How The Lame Duck Session Moved The Overton Window To The Right
If the health bill leads to a revolutionary reform of health insurance and health care delivery in the United States, history will consider Barack Obama to have been a very successful President. That's how history works. (I'm of the opinion that the health bill, while progressive in some aspects, such as expansion of Medicaid coverage, is not meaningful reform and does not contain elements that will lead to reform (I'm no fan of the exchanges.))
But the issues I care about the most right now - economic growth, the foreclosure crisis and income inequality, were not addressed adequately in the first two years of the Obama Administration and almost certainly won't be in the next two years, And indeed, to read the year end stories about the Lame Duck session of Congress, it is amazing how the Overton Window has moved well to the Right in the first two years of the Obama Presidency.
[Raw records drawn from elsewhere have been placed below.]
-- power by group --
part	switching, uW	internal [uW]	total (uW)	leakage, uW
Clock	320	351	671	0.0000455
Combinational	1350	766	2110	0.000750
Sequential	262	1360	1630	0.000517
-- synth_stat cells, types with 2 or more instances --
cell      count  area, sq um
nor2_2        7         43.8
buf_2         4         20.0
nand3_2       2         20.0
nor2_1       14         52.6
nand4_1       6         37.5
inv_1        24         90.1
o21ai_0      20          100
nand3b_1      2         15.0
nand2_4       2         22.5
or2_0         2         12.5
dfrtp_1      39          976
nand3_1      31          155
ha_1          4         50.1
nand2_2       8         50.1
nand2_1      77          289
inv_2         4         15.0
File: src/rtl/ps2_pkg.sv
// ps2_pkg: scan codes, direction indices, receiver states and key lookup for the PS/2 key decoder
package ps2_pkg;
    localparam logic [7:0] SC_EXT      = 8'hE0;
    localparam logic [7:0] SC_BRK      = 8'hF0;
    localparam logic [7:0] SC_P1_UP    = 8'h75;
    localparam logic [7:0] SC_P1_DOWN  = 8'h72;
    localparam logic [7:0] SC_P1_LEFT  = 8'h6B;
    localparam logic [7:0] SC_P1_RIGHT = 8'h74;
    localparam logic [7:0] SC_P1_SHOOT = 8'h29;
    localparam logic [7:0] SC_P2_UP    = 8'h1D;
    localparam logic [7:0] SC_P2_DOWN  = 8'h1B;
    localparam logic [7:0] SC_P2_LEFT  = 8'h1C;
    localparam logic [7:0] SC_P2_RIGHT = 8'h23;
    localparam logic [7:0] SC_P2_SHOOT = 8'h2B;

    localparam int DIR_DOWN  = 0;
    localparam int DIR_UP    = 1;
    localparam int DIR_LEFT  = 2;
    localparam int DIR_RIGHT = 3;

    // held-key vector layout: [3:0] p1 dirs, [4] p1 shoot, [8:5] p2 dirs, [9] p2 shoot
    localparam int K_P1_SHOOT = 4;
    localparam int K_P2_BASE  = 5;
    localparam int K_P2_SHOOT = 9;

    typedef enum logic [1:0] {IDLE, SHIFT, DONE} rx_state_t;

    function automatic logic [9:0] key_mask(input logic ext, input logic [7:0] code);
        logic [9:0] m;
        m = '0;
        case ({ext, code})
            {1'b1, SC_P1_UP}:    m[DIR_UP] = 1'b1;
            {1'b1, SC_P1_DOWN}:  m[DIR_DOWN] = 1'b1;
            {1'b1, SC_P1_LEFT}:  m[DIR_LEFT] = 1'b1;
            {1'b1, SC_P1_RIGHT}: m[DIR_RIGHT] = 1'b1;
            {1'b0, SC_P1_SHOOT}: m[K_P1_SHOOT] = 1'b1;
            {1'b0, SC_P2_UP}:    m[K_P2_BASE + DIR_UP] = 1'b1;
            {1'b0, SC_P2_DOWN}:  m[K_P2_BASE + DIR_DOWN] = 1'b1;
            {1'b0, SC_P2_LEFT}:  m[K_P2_BASE + DIR_LEFT] = 1'b1;
            {1'b0, SC_P2_RIGHT}: m[K_P2_BASE + DIR_RIGHT] = 1'b1;
            {1'b0, SC_P2_SHOOT}: m[K_P2_SHOOT] = 1'b1;
            default:             m = '0;
        endcase
        return m;
    endfunction

    function automatic logic [3:0] dir_prio(input logic [3:0] d);
        return d[DIR_UP]    ? 4'b0010 :
               d[DIR_DOWN]  ? 4'b0001 :
               d[DIR_LEFT]  ? 4'b0100 :
               d[DIR_RIGHT] ? 4'b1000 : 4'b0000;
    endfunction
endpackage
Take, for example,TPM's Brian Beutler's listing of winners and losers of the Lame Duck session:
Winners:
Here's a list of the lame duck's big winners to help you sort it all out.
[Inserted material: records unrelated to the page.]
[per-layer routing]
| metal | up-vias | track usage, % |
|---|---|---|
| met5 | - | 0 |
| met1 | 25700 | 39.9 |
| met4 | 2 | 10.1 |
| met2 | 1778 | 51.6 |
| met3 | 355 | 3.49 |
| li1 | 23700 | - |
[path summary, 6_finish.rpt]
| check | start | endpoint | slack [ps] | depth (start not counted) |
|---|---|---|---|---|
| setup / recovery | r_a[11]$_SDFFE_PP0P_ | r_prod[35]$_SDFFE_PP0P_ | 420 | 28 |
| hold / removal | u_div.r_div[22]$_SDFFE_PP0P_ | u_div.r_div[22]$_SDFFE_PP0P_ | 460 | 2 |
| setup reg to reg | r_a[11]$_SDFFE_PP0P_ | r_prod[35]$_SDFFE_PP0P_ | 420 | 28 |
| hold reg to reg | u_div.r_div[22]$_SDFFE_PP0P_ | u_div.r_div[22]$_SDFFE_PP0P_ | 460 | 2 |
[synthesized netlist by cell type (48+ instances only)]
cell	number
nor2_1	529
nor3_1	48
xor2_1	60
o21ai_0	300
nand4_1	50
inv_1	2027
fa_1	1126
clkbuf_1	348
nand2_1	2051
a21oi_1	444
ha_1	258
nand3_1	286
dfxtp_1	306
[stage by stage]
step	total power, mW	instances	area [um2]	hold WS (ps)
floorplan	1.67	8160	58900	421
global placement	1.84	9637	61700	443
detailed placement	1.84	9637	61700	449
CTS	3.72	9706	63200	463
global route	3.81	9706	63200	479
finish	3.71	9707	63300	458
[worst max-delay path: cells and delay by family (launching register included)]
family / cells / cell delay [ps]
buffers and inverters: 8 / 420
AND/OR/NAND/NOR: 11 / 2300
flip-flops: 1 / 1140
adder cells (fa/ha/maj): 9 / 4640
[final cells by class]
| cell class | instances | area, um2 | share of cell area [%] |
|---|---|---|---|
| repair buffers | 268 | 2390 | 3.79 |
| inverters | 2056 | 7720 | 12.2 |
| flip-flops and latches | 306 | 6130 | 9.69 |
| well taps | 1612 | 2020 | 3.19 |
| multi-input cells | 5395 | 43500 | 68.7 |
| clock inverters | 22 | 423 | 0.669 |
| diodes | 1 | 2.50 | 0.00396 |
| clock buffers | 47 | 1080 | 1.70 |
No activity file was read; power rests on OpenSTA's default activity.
### config.mk
export PLATFORM = sky130hd
export DESIGN_NAME = button_event_arbiter
export DESIGN_NICKNAME = d
export VERILOG_FILES = /design/src/rtl/button_pkg.sv /design/src/rtl/button_press_fsm.sv /design/src/rtl/button_event_arbiter.sv
export SDC_FILE = /design/constraint.sdc
export NUM_CORES = 1
export LEC_CHECK = 0
export CAP_MARGIN = 20
export CORE_MARGIN = 1
export CORE_UTILIZATION = 45
export CTS_BUF_LIST = sky130_fd_sc_hd__clkbuf_8
export DETAILED_ROUTE_END_ITERATION = 16
export DONT_BUFFER_PORTS = 1
export HOLD_SLACK_MARGIN = 0.12
export PLACE_DENSITY_LB_ADDON = 0.15
export SYNTH_ARGS = -nofsm -noshare
export SYNTH_HDL_FRONTEND = slang
export SYNTH_HIERARCHICAL = 1
export SYNTH_SLANG_ARGS = --single-unit
### constraint.sdc
create_clock -name clk -period 5.8 [get_ports clk]
set_clock_uncertainty 0.05 [all_clocks]
set_input_delay 1.74 -clock clk [delete_from_list [all_inputs] [get_ports clk]]
set_output_delay 1.74 -clock clk [all_outputs]
set_load 0.03 [all_outputs]
**config.mk**
```make
export PLATFORM = sky130hd
export DESIGN_NAME = lvds_tx
export DESIGN_NICKNAME = d
export VERILOG_FILES = /design/src/rtl/lvds_tx.sv
export SDC_FILE = /design/constraint.sdc
export NUM_CORES = 1
export LEC_CHECK = 0
export ABC_AREA = 1
export ABC_CLOCK_PERIOD_IN_PS = 2850
export BUFFER_PORTS_ARGS = -buffer_cell sky130_fd_sc_hd__buf_2
export CAP_MARGIN = 10
export CORE_AREA = 2 2 83 69
export CTS_CLUSTER_SIZE = 40
export DETAILED_ROUTE_END_ITERATION = 12
export DIE_AREA = 0 0 85 71
export GPL_ROUTABILITY_DRIVEN = 0
export GPL_TIMING_DRIVEN = 0
export PLACE_DENSITY = 0.66
export SYNTH_ARGS = -nofsm -noshare
export SYNTH_HDL_FRONTEND = slang
export SYNTH_SLANG_ARGS = --single-unit
```
**constraint.sdc**
```tcl
create_clock -name i_ddr_clk -period 2.85 [get_ports i_ddr_clk]
set_input_delay 0.1425 -clock i_ddr_clk [delete_from_list [all_inputs] [get_ports i_ddr_clk]]
set_output_delay 0.1425 -clock i_ddr_clk [all_outputs]
set_load 0.01 [all_outputs]
```
**src/rtl/lvds_tx.sv**
```systemverilog
// LVDS I/Q transmitter: frames one 14-bit I/Q pair into a 32-bit sync-tagged word
// and shifts it out MSB-first as 16 dibits, with a one-entry buffer for gapless frames.
module lvds_tx #(
  parameter logic [1:0] IDLE_DIBIT = 2'b00
) (
  input  logic        i_ddr_clk,
  input  logic        i_reset,
  input  logic        i_tx_en,
  input  logic [13:0] i_sample_i,
  input  logic [13:0] i_sample_q,
  input  logic        i_valid,
  output logic        o_ready,
  output logic [1:0]  o_ddr_data,
  output logic        o_frame_start,
  output logic        o_busy,
  output logic        o_underrun
);

  typedef enum logic {IDLE, SEND} state_t;

  state_t      state;
  logic [31:0] hold_frame_p0;
  logic        hold_vld_p0;
  logic [29:0] shift_p1;
  logic [3:0]  idx;

  logic accept;
  logic last;
  logic load;

  function automatic logic [31:0] pack_frame(input logic [13:0] si, input logic [13:0] sq);
    return {2'b10, si, 2'b01, sq};
  endfunction

  assign o_ready = !hold_vld_p0 && !i_reset;
  // Reset is handled by the async branch, so the accept term need not see it.
  assign accept  = i_valid && !hold_vld_p0;
  assign last    = (state == SEND) && (idx == 4'd15);
  assign load    = hold_vld_p0 && i_tx_en && ((state == IDLE) || last);

  // Stage p0 -> p1: holding buffer capture and shifter load/advance
  always_ff @(posedge i_ddr_clk) begin
    if (accept) begin
      hold_frame_p0 <= pack_frame(i_sample_i, i_sample_q);
    end
    if (load) begin
      shift_p1 <= hold_frame_p0[29:0];
    end else begin
      shift_p1 <= {shift_p1[27:0], 2'b00};
    end
  end

  // Stage p1 -> output: FSM, dibit register and status flags
  always_ff @(posedge i_ddr_clk or posedge i_reset) begin
    if (i_reset) begin
      state         <= IDLE;
      hold_vld_p0   <= 1'b0;
      idx           <= 4'd0;
      o_ddr_data    <= IDLE_DIBIT;
      o_frame_start <= 1'b0;
      o_busy        <= 1'b0;
      o_underrun    <= 1'b0;
    end else begin
      o_frame_start <= 1'b0;
      o_underrun    <= 1'b0;

      if (accept) begin
        hold_vld_p0 <= 1'b1;
      end else if (load) begin
        hold_vld_p0 <= 1'b0;
      end

      if (load) begin
        o_ddr_data    <= hold_frame_p0[31:30];
        o_frame_start <= 1'b1;
        o_busy        <= 1'b1;
        idx           <= 4'd0;
        state         <= SEND;
      end else begin
        case (state)
          IDLE: begin
            o_ddr_data <= IDLE_DIBIT;
            o_busy     <= 1'b0;
          end
          SEND: begin
            if (idx != 4'd15) begin
              o_ddr_data <= shift_p1[29:28];
              idx        <= idx + 4'd1;
              o_busy     <= 1'b1;
            end else begin
              // Frame done with nothing to send: idle, flag starvation only if enabled.
              o_ddr_data <= IDLE_DIBIT;
              o_busy     <= 1'b0;
              o_underrun <= i_tx_en;
              state      <= IDLE;
            end
          end
          default: begin
            o_ddr_data <= IDLE_DIBIT;
            o_busy     <= 1'b0;
            state      <= IDLE;
          end
        endcase
      end
    end
  end

endmodule

```
; Word-level counts from Yosys, hierarchy flattened
; Index checks and enable logic that the tools add are counted.
[totals]
output_inout_bits = 6
register_bits = 69
in_bits = 32
[classes]
n_eq_ne = 2
muxes = 18
n_addsub = 1
n_bitwise = 1
n_reduce_logical = 12
[ops]
columns = op, count
row1 = 2-to-1 mux 30 bit, 1
row2 = 2-to-1 mux 4 bit, 3
row3 = 2-to-1 mux 1 bit, 10
row4 = nonzero test 2 bit, 3
row5 = logical AND 1 bit, 5
row6 = "adder 4 x 1 -> 4 bit, second input constant", 1
row7 = "== test 4 bit, second input constant", 1
row8 = 2-to-1 mux 2 bit, 2
row9 = "!= test 4 bit, second input constant", 1
row10 = one-hot mux 2 bit (2 select lines), 1
row11 = logical NOT 1 bit, 2
row12 = one-hot mux 1 bit (2 select lines), 1
row13 = AND reduction 2 bit, 1
row14 = logical OR 1 bit, 1
row15 = NOT 1 bit, 1

; Longest topological paths before layout
[depth]
depth_word = 6
mapped_depth = 8

; Worst setup path after synthesis
; No wires, ideal clock.
[synth_path]
kind = flip-flop to flip-flop
startpoint = register hold_vld_p0
endpoint = register hold_frame_p0[0], enable pin
slack_ps = 810
required_time_ps = 2437
stages_incl_launch_ff = 2
setup_ps = 413
arrival_ps = 1626
path_cell_list = dfrtp_1 > nor2_1
[synth_between]
elab_chain_cells = 2
[synth_rtl]
columns = element, line_no
row1 = "start, declared", 23  ; logic hold_vld_p0;
row2 = "start signal, assigned", 57  ; hold_vld_p0 <= 1'b0;
row3 = "start signal, assigned", 68  ; hold_vld_p0 <= 1'b1;
row4 = "start signal, assigned", 70  ; hold_vld_p0 <= 1'b0;
row5 = logical NOT 1 bit, 37  ; assign accept = i_valid && !hold_vld_p0;
row6 = logical AND 1 bit, 37
row7 = named net accept, 27  ; logic accept;
row8 = "end signal, assigned", 44  ; hold_frame_p0 <= pack_frame(i_sample_i, i_sample_q);
row9 = "end, declared", 22  ; logic [31:0] hold_frame_p0;
; The timed path passes the listed nets, and every way through them passes these cells.
; A chain may end at the register's enable or synchronous reset.

; Worst setup path after layout
[layout_path]
startpoint = register idx[0]
endpoint = register shift_p1[14]
[layout_between]
elab_chain_cells = 4
[layout_rtl]
columns = element, line_no
row1 = "start, declared", 25  ; logic [3:0] idx;
row2 = "start signal, assigned", 88  ; idx <= idx + 4'd1;
row3 = == test 4 bit, 38  ; assign last = (state == SEND) && (idx == 4'd15);
row4 = logical AND 1 bit, 38
row5 = logical OR 1 bit, 39  ; assign load = hold_vld_p0 && i_tx_en && ((state == IDLE) || last);
row6 = logical AND 1 bit, 39
row7 = "end signal, assigned", 47  ; shift_p1 <= hold_frame_p0[29:0];
row8 = "end signal, assigned", 49  ; shift_p1 <= {shift_p1[27:0], 2'b00};
row9 = "end, declared", 24  ; logic [29:0] shift_p1;
; Every way passes these cells.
1. Barack Obama: The President didn't get everything he wanted out of the lame duck. Most notably he didn't get an omnibus spending bill, which would have helped him implement the health care law, and he didn't get the DREAM act, which remains a top priority for Democrats. But even if you just count the big items -- his tax cut plan, START, Don't Ask/Don't Tell repeal, and the 9/11 first responders bill -- he walked away with a lot.
(Emphasis supplied.) Stop for a moment and consider this paragraph carefully. the President got nothing on spending in the next fiscal year, leaving it vulnerable to massive slashing by the GOP, he did get, an amazing achievement apparently, extension of the Bush tax cuts.
Other big "achievements" were passage of a noncontroversial START treaty (controversial only because the GOP decided to fight even nonc0ntroversial issues to throw red meat to their base and a noncontroversial (at least it used to be) 9/11 first responders health bill (a bill whose merits, from what I could tell, was a noun a verb and 9/11.)
This amounts to winning for Democrats these days. To me that says it all. Progressives can not win when winning is defined on these terms.
Indeed, Beutler defines Bernie Sanders, who lost on EVERY issue, as a winner too. Here's Beutler's thinking:
5. Sen. Bernie Sanders (I-VT): Though the Senate's most progressive member couldn't actually derail the President's tax cut compromise and swap it out with something less friendly to the wealthy, Sanders made a name for himself: Filibernie. For 10 straight hours he held the Senate floor, to remind voters and people in the media how deferential the government is to the wealthy.
A win for progressives now amounts to being able to make a speech. (Important caveat: DADT repeal is a real progressive achievement.)
That is how the middle has been defined in the Obama Era - conservative policies get enacted, progressives get to make speeches protesting conservative policies.
Isn't it wonderful? Why aren't you celebrating, you progressive ingrate!